Opinión

El fantasma de la ópera

Ayer me fui a la Gran Vía en busca de una tienda de la zona donde supuestamente podría encontrar un complemento que estaba buscando, pero esto no viene a cuento ahora. Lo importante es la Gran Vía de Madrid, una calle muy principal que, en otro tiempo, era el más importante foco de atracción de la capital para el visitante. Si se quería ver a las gentes que venían de provincias a visitar una ciudad que siempre llamó la atención por su belleza y por su urbanismo, había que pasar por la Gran Vía, un Broadway a la española, donde los cines y teatros estaban en hilera a los dos lados de la calle. En la abierta plaza de Callao (los más paletos decían «Callado») estaba Galerías Preciados, compitiendo con el Corte Inglés, almacenes de referencia que todavía no habían abierto sucursales en otras ciudades de España. Bueno, sí, en Barcelona. Recuerdo muy bien los dos establecimientos de Galerías Preciados en la Diagonal y el Corte Inglés de la plaza de Cataluña, pero en Madrid eran como centros institucionales de obligada visita. Hoy ya todo es diferente: Galerías ha desaparecido, muchos teatros y cines también y la Gran Vía me recuerda al fantasma de la ópera: fea y desesperada por todo lo que están haciendo con ella. Las ciudades son el reflejo de sus alcaldes y Madrid es un buen ejemplo de ello, está convertida en una ciudad sucia y desordenada. Al caminar por la Gran Vía con grandes dificultades y tropezones por cómo está el suelo con las disparatadas obras que se están acometiendo me di cuenta de que la ciudad había perdido toda su esencia, todo su encanto, toda su idiosincrasia. Por la calle ya no había provincianos, sólo había extranjeros, gentes con extraños ropajes que entraban en un Mcdonalds o en un Subway. Ya desaparecieron las castizas cervecerías y tabernas, donde tomar una tapa de torrezno o de gallinejas. Me pregunto por qué los gobiernos de izquierdas quieren borrar el carácter de un país, porque seamos mejores o seamos peores somos lo que somos: españoles. Y no nos avergonzamos de ello, sino todo lo contrario. Que en otro tiempo necesitábamos un barnicito de cultureta internacional, no me cabe duda, pero ahora que lo tenemos no nos sentimos mejores ni nuestras ciudades lo son tampoco. No hay más que pasear por el Madrid castizo, que ya no lo es, sino que se ha convertido en una sucesión ininterrumpida de calles sucias y polvorientas, con gentes tiradas por los suelos pidiendo limosna con un perro al lado.

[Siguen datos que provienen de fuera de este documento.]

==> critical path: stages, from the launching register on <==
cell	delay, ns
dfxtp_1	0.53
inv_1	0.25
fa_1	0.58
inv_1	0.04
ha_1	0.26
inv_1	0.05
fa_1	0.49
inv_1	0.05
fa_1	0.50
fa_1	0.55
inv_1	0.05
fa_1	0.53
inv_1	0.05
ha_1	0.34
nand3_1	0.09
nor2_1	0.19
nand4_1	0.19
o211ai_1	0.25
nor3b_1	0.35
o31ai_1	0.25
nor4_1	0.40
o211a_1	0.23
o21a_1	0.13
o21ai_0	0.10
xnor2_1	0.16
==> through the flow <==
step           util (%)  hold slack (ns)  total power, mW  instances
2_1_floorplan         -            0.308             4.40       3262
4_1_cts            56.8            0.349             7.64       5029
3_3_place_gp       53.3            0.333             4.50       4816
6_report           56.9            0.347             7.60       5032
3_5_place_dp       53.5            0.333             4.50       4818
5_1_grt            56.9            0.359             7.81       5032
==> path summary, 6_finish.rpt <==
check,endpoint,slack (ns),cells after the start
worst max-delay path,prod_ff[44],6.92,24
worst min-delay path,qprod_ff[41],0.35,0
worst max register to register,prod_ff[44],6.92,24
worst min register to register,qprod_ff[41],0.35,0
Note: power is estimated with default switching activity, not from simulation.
File: src/design/bounded_stable_priority_queue_unit_macros.svh
// Assertion helpers for the priority queue
`ifndef BOUNDED_STABLE_PRIORITY_QUEUE_UNIT_MACROS_SVH
`define BOUNDED_STABLE_PRIORITY_QUEUE_UNIT_MACROS_SVH

// expression holds at every edge out of reset
`define BSPQ_ASSERT_ALWAYS(label, clk, rst_n, expr) \
	label: assert property (@(posedge clk) disable iff (!(rst_n)) (expr)) \
		else $error("queue invariant violated");

// consequent holds in the cycle after the antecedent
`define BSPQ_ASSERT_NEXT(label, clk, rst_n, ante, cons) \
	label: assert property (@(posedge clk) disable iff (!(rst_n)) (ante) |=> (cons)) \
		else $error("queue sequencing violated");

`endif

File: src/design/bspq_pkg.sv
package bspq_pkg;

	localparam int DEPTH = 16;
	localparam int CNT_W = $clog2(DEPTH + 1);
	localparam int CAP_W = 5;
	localparam int CMP_W = (CNT_W > CAP_W) ? CNT_W : CAP_W;

	localparam logic [1:0] ST_INSERT  = 2'd0;
	localparam logic [1:0] ST_DROP    = 2'd1;
	localparam logic [1:0] ST_DEQUEUE = 2'd2;
	localparam logic [1:0] ST_EMPTY   = 2'd3;

	localparam logic KIND_ENQ = 1'b0;
	localparam logic KIND_DEQ = 1'b1;

	typedef struct packed {
		logic [7:0]  prio;
		logic [15:0] id;
		logic [31:0] size;
		logic [7:0]  src;
		logic [7:0]  dst;
		logic [31:0] arrival;
	} entry_t;

	typedef struct packed {
		logic ins;
		logic del;
	} cell_ctl_t;

endpackage
===== src/sv/arza_pkg.sv =====
`timescale 1ns / 1ps
package arza_pkg;

  localparam int ADDR_W   = 32;
  localparam int PAGES_W  = 21;
  localparam int RIGHTS_W = 3;
  localparam int CFG_W    = 32;

  localparam logic [PAGES_W-1:0]  MAX_PAGES   = 21'd1048576;
  localparam logic [RIGHTS_W-1:0] FULL_RIGHTS = 3'd7;

  typedef enum logic [1:0] {
    OP_FIXED  = 2'd0,
    OP_ANY    = 2'd1,
    OP_FREE   = 2'd2,
    OP_LOOKUP = 2'd3
  } op_t;

  typedef enum logic [2:0] {
    ST_OK        = 3'd0,
    ST_BAD_ARG   = 3'd1,
    ST_NO_ROOM   = 3'd2,
    ST_NOT_FOUND = 3'd3,
    ST_FULL      = 3'd4
  } status_t;

  typedef enum logic [1:0] {
    CFG_USER_BOTTOM = 2'd0,
    CFG_USER_TOP    = 2'd1,
    CFG_KERNEL_TOP  = 2'd2,
    CFG_KERNEL_BRK  = 2'd3
  } cfg_idx_t;

  typedef enum logic [1:0] {
    LD_HOLD  = 2'd0,
    LD_LEFT  = 2'd1,
    LD_RIGHT = 2'd2,
    LD_NEW   = 2'd3
  } load_t;

  typedef struct packed {
    logic [ADDR_W-1:0]   base;
    logic [PAGES_W-1:0]  pages;
    logic [RIGHTS_W-1:0] rights;
    logic                stack;
  } zone_t;

  typedef struct packed {
    logic lookup_hit;
    logic fixed_hit;
    logic fixed_clash;
    logic free_hit;
    logic fit_hit;
  } flags_t;

endpackage


===== src/sv/arza_cell.sv =====
`timescale 1ns / 1ps
module arza_cell #(
  parameter int END_W      = 33,
  parameter int PAGE_SHIFT = 12
) (
  input  logic                       clk,
  input  arza_pkg::load_t            load_sel,
  input  arza_pkg::zone_t            left_zone,
  input  arza_pkg::zone_t            right_zone,
  input  arza_pkg::zone_t            new_zone,
  input  logic [END_W-1:0]           prev_end,
  input  logic [END_W-1:0]           addr,
  input  logic [END_W-1:0]           size,
  input  logic [END_W-1:0]           new_end,
  input  logic [arza_pkg::PAGES_W-1:0] req_pages,
  output arza_pkg::zone_t            zone,
  output logic [END_W-1:0]           zone_end,
  output arza_pkg::flags_t           flags
);

  logic [END_W-1:0] base_x;
  logic [END_W-1:0] guard;

  always_ff @(posedge clk) begin
    unique case (load_sel)
      arza_pkg::LD_HOLD:  zone <= zone;
      arza_pkg::LD_LEFT:  zone <= left_zone;
      arza_pkg::LD_RIGHT: zone <= right_zone;
      arza_pkg::LD_NEW:   zone <= new_zone;
    endcase
  end

  always_comb begin
    base_x   = END_W'(zone.base);
    zone_end = base_x + (END_W'(zone.pages) << PAGE_SHIFT);
    guard    = zone.stack ? (END_W'(1) << PAGE_SHIFT) : '0;
    flags.lookup_hit  = (addr >= base_x) && (addr < zone_end);
    flags.fixed_hit   = addr < zone_end;
    flags.fixed_clash = (addr >= base_x) || (new_end > base_x);
    // a stack's guard page is hidden from the caller
    flags.free_hit    = (addr == base_x + guard) &&
                        ({1'b0, req_pages} + 22'(zone.stack) == {1'b0, zone.pages});
    flags.fit_hit     = ({1'b0, prev_end} + {1'b0, size}) <= {1'b0, base_x};
  end

endmodule


===== config.mk =====
export PLATFORM = sky130hd
export DESIGN_NAME = arza_cell
export DESIGN_NICKNAME = d
export VERILOG_FILES = /design/src/sv/arza_pkg.sv /design/src/sv/arza_cell.sv
export SDC_FILE = /design/constraint.sdc
export NUM_CORES = 1
export LEC_CHECK = 0
export ABC_CLOCK_PERIOD_IN_PS = 5900
export BUFFER_PORTS_ARGS = -buffer_cell sky130_fd_sc_hd__buf_2
export CORE_AREA = 2 2 165 167
export DETAILED_ROUTE_END_ITERATION = 12
export DIE_AREA = 0 0 167 169
export SLEW_MARGIN = 5
export SYNTH_ARGS = -nofsm -noshare
export SYNTH_HDL_FRONTEND = slang
export SYNTH_SLANG_ARGS = --single-unit

===== constraint.sdc =====
create_clock -name clk -period 5.9 [get_ports clk]
set_input_delay 0.59 -clock clk [delete_from_list [all_inputs] [get_ports clk]]
set_output_delay 0.59 -clock clk [all_outputs]
set_load 0.005 [all_outputs]

# Word-level counts from Yosys, hierarchy flattened
# Cells that the tools add are included.
[totals]
regBits = 57
word_cells = 23
input_bits = 327
[op_classes]
order_cmp = 4
n_reduce_logical = 4
eq_ne = 5
mux = 2
addsub = 4
[op_table]
columns = ["operator", "count"]
rows = [
  ["57-bit one-hot mux with 3 select lines", 1],
  ["33-bit by 33-bit adder with 34-bit output", 1],
  ["34-bit by 32-bit <= comparator with 1-bit output", 1],
  ["32-bit by 13-bit adder with 33-bit output", 1],
  ["32-bit by 33-bit adder with 33-bit output", 1],
  ["33-bit equality test", 1],
  ["33-bit by 32-bit greater-or-equal comparator with 1-bit output", 1],
  ["33-bit by 32-bit > comparator with 1-bit output", 1],
  ["33-bit less-than comparator", 1],
  ["21-bit by 1-bit adder with 22-bit output", 1],
  ["22-bit by 21-bit equality test with 1-bit output", 1],
  ["13-bit 2-to-1 mux", 1],
  ["2-bit equality test (second input constant)", 2],
  ["2-bit by 1-bit equality test with 1-bit output (second input constant)", 1],
  ["1-bit logical AND", 2],
  ["2-bit zero test", 1],
  ["1-bit logical OR", 1],
]

# Logic depth before layout (Yosys ltp)
# Gate-level depths: netlist (run 1).
[logic_depth]
word_depth = 4
depth_mapped = 21
ltp_nobuf = 21

# Worst setup path after synthesis (run 1)
# Ideal clock, no wire load.
[synth_timing]
kind = "flip-flop to output port"
from = "register zone[42] (netlist name)"
to = "output flags[4] (netlist name)"
arrival_ns = 3.727
setup_slack_ns = 1.583
path_stages_with_launch = 20
cell_sequence = "edfxtp_1 -> ha_1 -> or4_4 -> o211ai_2 -> a31oi_2 -> o31ai_4 -> a21oi_2 -> nor2_1 -> xnor2_1 -> inv_1 -> ha_1 -> a21o_1 -> a21o_1 -> a21o_1 -> a21o_1 -> a21oi_1 -> o21ai_0 -> a21oi_1 -> o21a_1 -> a21boi_0"
[synth_rtl]
columns = ["item", "line", "text"]
rows = [
  ["start: declaration", "arza_cell.sv:16", "output arza_pkg::zone_t zone,"],
  ["start signal: assignment", "arza_cell.sv:26", "arza_pkg::LD_HOLD: zone <= zone;"],
  ["start signal: assignment", "arza_cell.sv:27", "arza_pkg::LD_LEFT: zone <= left_zone;"],
  ["start signal: assignment", "arza_cell.sv:28", "arza_pkg::LD_RIGHT: zone <= right_zone;"],
  ["end: declaration", "arza_cell.sv:18", "output arza_pkg::flags_t flags"],
]

==> impl_metrics.tcl, run 1 <==
set metrics [dict create \
    status "completed" \
    hold_buffers 0 \
    placed_area_mm2 0.0120 \
    multiInputGateArea_mm2 0.00745 \
    layout_common_cells "419 x buf_2, 174 x ha_1, 140 x a21oi_1" \
    synth_seq_cells 57 \
    finalMaxSlewViolations 0 \
    crit_type "reg2out" \
    slowest_stage "edfxtp_1" \
    holdPathStages 3 \
    synth_cell_type_count 73 \
    vias 10000 \
    cpPeakStageDelay_ns 0.46 \
    syn_area_mm2 0.00964 \
    cp-start-kind "flop" \
    drt_iter0_markers 625 \
    crit_required_ns 5.31 \
    first_pass_iters 6 \
    fin_area_mm2 0.0123 \
    htreeDepth 3 \
    synth_flop_cell "edfxtp_1" \
    top_register "zone" \
    max_cap_viol_count 0 \
    ir_drop_v 0.000202 \
    avgRoutedWirePerCell_um 18.6 \
    globalplace.congestion 0.868 \
    seq_area_mm2 0.00171 \
    ant_nets 0 \
    cts_tree "yes" \
    finalCoreUtilization 0.464 \
    num-fill-cells 2774 \
    setup_viol 0 \
    grt_pass1_vias 9562 \
    cts_setup_buffers 0 \
    fin_crit_ns 5.16 \
    cts_buffer_depth 2 \
    io_pins 422 \
    cts.repair.resized 0 \
    clk_transition_reported_paths_ns 0.05 \
    die-width_um 167 \
    grt_max_degree 116 \
    die_area_mm2 0.0282 \
    setup-tns-final_ns 0 \
    top_regs "zone x57" \
    path_common_cell "a21o_1" \
    leakagePower_nw 6.20 \
    synth-seq-area-share 0.178 \
    rsz0062_at_grt "no" \
    drive_gt1_frac 0.294 \
    hold_viol_final 0 \
    synth_edf_count 57 \
    cp-end-kind "primary output" \
    grtUsageTotal 0.238 \
    worstPathArrival_ns 4.57 \
    syn_nets 1673 \
    viasPerCell 5.21 \
    io_buffers 421 \
    ys_warn_count 0 \
    fin_crit_sh 0.874 \
    clock-sinks 57 \
    nNetsFinal 2071 \
    die_y_um 169 \
    grt_pass1_wl_um 52300 \
    path_cells "inv_1, fa_1, and2b_2, o211ai_2, a31oi_2, o31ai_4, a21oi_2, nor2_1, xnor2_1, inv_1, ha_1, a21o_1, a21o_1, a21o_1, a21o_1, a21oi_1, o21ai_0, a21oi_1, o21a_1, a21boi_0, buf_2" \
    antenna_found_initial 7 \
    start_util 0.364 \
    largest_reg_flops 57 \
    rows 60 \
    synth_async_sr_flop_share 0 \
    place_inst 1898 \
    numCtsBuffers 9 \
    syn_area_per_cell_um2 8.24 \
    drc 0 \
    stdcell_count 1922 \
    cp_max_fo 7 \
    final_common_cell "buf_2" \
    wl_um 35800 \
    worst_slew_pin_slew_ns 1.07 \
    area_growth_pct 27.6 \
    clock-root-buffer "clkbuf_16" \
    hpwlAfterDp_um 31300 \
    fmax_mhz 194 \
    worstHoldPathType "in2reg" \
    syn_inst 1170 \
    coreArea_mm2 0.0265 \
    power_density_mw_per_mm2 212 \
    grt_overflow 0 \
    relSlewSlack 0.289 \
]
[synth_stat cells (5+ instances only)]
cell       number  area, um^2
o21ai_1         5        25.0
clkbuf_1       16        60.1
o211ai_1        8        60.1
edfxtp_1       57        1710
nand3_1        34         170
a21oi_1       140         701
o21ai_0        51         255
xor2_1         34         298
a31oi_1         6        37.5
nand2_1        59         221
inv_1          80         300
nor4_1          5        31.3
nor3_1         20         100
a211oi_1        6        45.0
buf_1           5        18.8
o21bai_1        7        52.6
nor2_1        113         424
o2111ai_1       5        43.8
a21o_1         52         390
and3_1         11        68.8
nand4_1        27         169
buf_4          12        90.1
o21a_1         16         120
ha_1          174        2180
nor2b_1        14        87.6
mux2i_1        59         591
nand2b_1        9        56.3
xnor2_1        71         622
[worst max-delay path, delay by kind of cell, from the launching register on]
| family | cells | cell delay (ns) |
|---|---|---|
| AOI/OAI and AO/OA | 13 | 2.14 |
| xor gates and xnor gates | 1 | 0.16 |
| adders and majority gates | 2 | 0.74 |
| buffers and inverters | 3 | 0.42 |
| DFF | 1 | 0.46 |
| and+or+nand+nor | 2 | 0.33 |
[logic make-up after synthesis]
kind of cell	share of synthesized area
compound gates	0.221
buf+inv	0.0500
flops	0.178
simple gates	0.162
fa+ha+maj	0.230
mux	0.0636
xor+xnor	0.0954
[routing by layer]
metal,GRT usage,vias to the layer above,wire [um]
met5,0,-,15
met4,0.0690,2,744
met3,0.0344,37,1870
met2,0.430,317,17900
met1,0.295,4558,15300
li1,-,5108,-
[path summary, 6_finish.rpt]
kind           endpoint          startpoint  slack (ns)
max            flags[4]  zone[38]$_DFFE_PP_        0.74
min   zone[3]$_DFFE_PP_        left_zone[3]        0.59
[where the power goes]
part	internal (mW)	switching [mW]
Clock	0.324	0.169
Sequential	0.507	0.0813
Combinational	0.694	0.837
[through the flow]
| stage | hold WS (ns) | power, mW | setup WS [ns] |
|---|---|---|---|
| after global placement | 0.918 | 2.10 | 1.09 |
| after CTS | 0.583 | 2.62 | 0.737 |
| after floorplan | 0.816 | 1.55 | 1.58 |
| after detailed placement | 0.921 | 2.12 | 1.07 |
| final | 0.595 | 2.61 | 0.741 |
| after global routing | 0.603 | 2.82 | 0.371 |
[cell type report]
class                   count  share of cell area
repair buffers            422               0.172
diodes                      8             0.00163
multi-input cells         998               0.605
flip-flops and latches     57               0.139
inverters                  80              0.0244
well taps                 341              0.0347
clock inverters             4             0.00356
clock buffers              12              0.0192
Power figures use the tool's default switching activity.
==> run 2, diff against run 1 <==
--- a/config.mk
+++ b/config.mk
@@ -5,11 +5,13 @@
 export SDC_FILE = /design/constraint.sdc
 export NUM_CORES = 1
 export LEC_CHECK = 0
+export ABC_AREA = 1
 export ABC_CLOCK_PERIOD_IN_PS = 5900
 export BUFFER_PORTS_ARGS = -buffer_cell sky130_fd_sc_hd__buf_2
-export CORE_AREA = 2 2 165 167
+export CORE_AREA = 2 2 166 168
 export DETAILED_ROUTE_END_ITERATION = 12
-export DIE_AREA = 0 0 167 169
+export DIE_AREA = 0 0 168 170
+export PLACE_DENSITY = 0.66
 export SLEW_MARGIN = 5
 export SYNTH_ARGS = -nofsm -noshare
 export SYNTH_HDL_FRONTEND = slang
==> run 2 against run 1 <==
  * Combinational power is 3% higher
  * Non-clock buffer count is 4 higher
  * Worst setup slack better by 0.56 ns
  * Synthesized cell count is 35% higher
  * Core utilization is 2.7 points higher
==> impl_metrics.tcl, run 2 <==
set metrics [dict create \
    multiInputGateArea_mm2 0.00778 \
    num-fill-cells 2794 \
    clk_transition_reported_paths_ns 0.06 \
    antenna_found_initial 13 \
    fmax_mhz 218 \
    clock-root-buffer "clkbuf_16" \
    synth_flop_cell "edfxtp_1" \
    layout_common_cells "446 x nand2_1, 421 x buf_2, 179 x inv_1" \
    place_inst 2309 \
    synth_cell_type_count 49 \
    cts_buffer_depth 2 \
    ir_drop_v 0.000129 \
    rows 60 \
    synth_edf_count 57 \
    grtUsageTotal 0.281 \
    max_cap_viol_count 0 \
    netlist.top_cell.by_area "ha_1" \
    grt_pass1_vias 11300 \
    avgRoutedWirePerCell_um 17.9 \
    final_common_cell "nand2_1" \
    cts_setup_buffers 0 \
    swShare 0.445 \
    worst_hold_startpoint "right_zone[3]" \
    drt_iter0_markers 826 \
    syn_area_mm2 0.0104 \
    leakagePower_nw 7.02 \
    hpwlAfterDp_um 36700 \
    yosys-top-cells-count "446 x nand2_1, 180 x inv_1, 174 x ha_1" \
    status "completed" \
    p_clk_frac 0.203 \
    synthTopCellsByArea "ha_1 21%, edfxtp_1 17%, nand2_1 16%" \
    top_register "zone" \
    cp_max_fo 3 \
    drive_gt1_frac 0.241 \
    fin_crit_sh 0.779 \
    stdcell_count 2337 \
    globalplace.congestion 0.935 \
    numCtsBuffers 9 \
    rsz0062_at_grt "no" \
    nNetsFinal 2482 \
    synth_seq_cells 57 \
    coreArea_mm2 0.0267 \
    largest_reg_flops 57 \
    power_mw 2.73 \
    die_y_um 170 \
    cts_tree "yes" \
    syn_inst 1582 \
    io_pins 422 \
    cp-end-kind "primary output" \
    comb_power_share 0.574 \
    setup_slack_ns 1.30 \
    syn_area_per_cell_um2 6.55 \
    finalCoreUtilization 0.491 \
    first_pass_iters 7 \
    hold_buffers 0 \
    synth_most_common_cell "nand2_1" \
    crit_type "in2out" \
    intPower_mw 1.51 \
    p_sw_mw 1.21 \
    syn_nets 2085 \
    ant_nets 0 \
    crit_required_ns 5.31 \
    io_buffers 421 \
    grt_max_degree 59 \
    pre_cts_ws_ns 1.34 \
    ys_warn_count 0 \
    synth_async_sr_flop_share 0 \
    area_growth_pct 26.4 \
    wl_um 41900 \
    seq_area_mm2 0.00171 \
    worstPathArrival_ns 4.01 \
    top_regs "zone x57" \
    die_area_mm2 0.0286 \
    min_to "zone[3]$_DFFE_PP_" \
    share_seq_of_total_power 0.223 \
    setup_viol 0 \
    viasPerCell 5.23 \
    holdPathStages 3 \
    synth-seq-area-share 0.165 \
    grt_overflow 0 \
    setup-tns-final_ns 0 \
    die-width_um 168 \
    grt_pass1_wl_um 61700 \
    worst_slew_pin_slew_ns 1.01 \
    finalMaxSlewViolations 0 \
    worstHoldPathType "in2reg" \
    vias 12200 \
    clock-sinks 57 \
    relSlewSlack 0.321 \
    hold_viol_final 0 \
    htreeDepth 3 \
    fin_crit_ns 4.60 \
    drc 0 \
    cts.repair.resized 0 \
    power_density_mw_per_mm2 208 \
    synth.top_cell.area_share 0.210 \
    start_util 0.389 \
    cp-start-kind "primary input" \
]
-- run 2: cell count changes in the layout (fill, tap and decap cells not counted), moves of 6 or more --
cell,previous run,this run
mux2i_1,59,0
a21o_1,52,8
nand3_1,34,171
and3_1,11,1
o21a_1,16,4
nor2b_1,14,0
xor2_1,34,41
inv_1,80,179
xnor2_1,71,28
a21oi_1,140,112
nand2b_1,9,0
nand2_1,59,446
nor2_2,1,7
nand3b_1,0,10
-- run 2: kinds of logic after synthesis --
kind of cell             share of synthesized area
AND/OR/NAND/NOR                              0.347
AO/OA/AOI/OAI                                0.122
adder cells (fa/ha/maj)                      0.214
XOR/XNOR                                    0.0670
flip-flops                                   0.165
buffers and inverters                       0.0849
-- run 2: metal layers --
layer	vias to the layer above	wire, um	global-route usage
li1	6144	-	-
met1	5509	17500	0.357
met2	505	20200	0.484
met3	69	2720	0.0356
met4	2	1450	0.114
met5	-	13	0
-- run 2: cell type report --
type | instances | share of cell area
Timing Repair Buffer | 426 | 0.164
Clock buffer | 9 | 0.0172
Sequential cell | 57 | 0.131
Clock inverter | 7 | 0.00707
Multi-Input combinational cell | 1303 | 0.594
Antenna cell | 12 | 0.00229
Tap cell | 341 | 0.0326
Inverter | 182 | 0.0522
-- run 2: how the worst max path moves through the flow --
stage / start / to / slack, ns / depth (start not counted)
finish: prev_end[0] / flags[0] / 1.30 / 25
global route: size[0] / flags[0] / 0.94 / 25
CTS: prev_end[0] / flags[0] / 1.32 / 25
detailed placement: prev_end[0] / flags[0] / 1.34 / 25
global placement: prev_end[0] / flags[0] / 1.37 / 25
floorplan: prev_end[0] / flags[0] / 2.03 / 23
-- run 2: worst max-delay path, cell delays in order --
cell and delay (ns):
buf_2 0.08, ha_1 0.22, inv_1 0.11, fa_1 0.41, o21ai_1 0.33, a21boi_0 0.26
o21ai_1 0.28, a31oi_1 0.15, xnor2_1 0.19, ha_1 0.26, nand2_1 0.06, nor2_1 0.04
and2_1 0.17, nand2_1 0.06, nor2_1 0.03, nor2_1 0.10, nand3_1 0.07, nand2_1 0.06
nand2_1 0.04, nand2_1 0.06, nand2_1 0.05, nand2_1 0.06, nand2_1 0.05, a21oi_1 0.14
buf_2 0.14
-- run 2: power by group through the flow --
| stage | Clock, mW | Sequential (mW) | Combinational, mW |
|---|---|---|---|
| final | 0.553 | 0.608 | 1.57 |
| after CTS | 0.561 | 0.606 | 1.56 |
| after detailed placement | 0 | 0.614 | 1.55 |
| after global placement | 0 | 0.613 | 1.53 |
| after global routing | 0.576 | 0.610 | 1.77 |
| after floorplan | 0 | 0.566 | 0.991 |
-- run 2: metrics by stage --
step           instance area [um^2]  hold WS [ns]
5_1_grt                       13100         0.535
2_1_floorplan                 10400         0.780
4_1_cts                       13100         0.532
3_3_place_gp                  12700         0.868
6_report                      13100         0.542
3_5_place_dp                  12700         0.870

Un médico sabio dijo hace poco que «habría que inventar un medicamento para borrar de las neuronas toda forma de ideología». Me hubiera gustado haber sido la autora de esa frase, pero alguien se me adelantó. En cualquier caso, no quiero implicarme emocionalmente en todo lo que está ocurriendo en mi ciudad, en la política de mi país, en la economía que se va nuevamente al traste gracias a esos dos peleles que juegan a cargarse España –¡y bien que lo van a conseguir!–, y me consuelo pensando que otros vendrán a enderezarlo, como ya ha sucedido en otras ocasiones.

Realmente soy lo más parecido a un buzo, cada día me las arreglo para tocar fondo, y ayer la culpable ha sido la Gran Vía y su grandísima fealdad, comparable a la del fantasma de la ópera. Según la novela, su cara deforme era objeto de horror hasta para sus progenitores. También los nuevos impuestos demagógicos, que benefician el discurso demagógico de los partidos de izquierda, son un horror. Pero algún día todo volverá a estar en su sitio.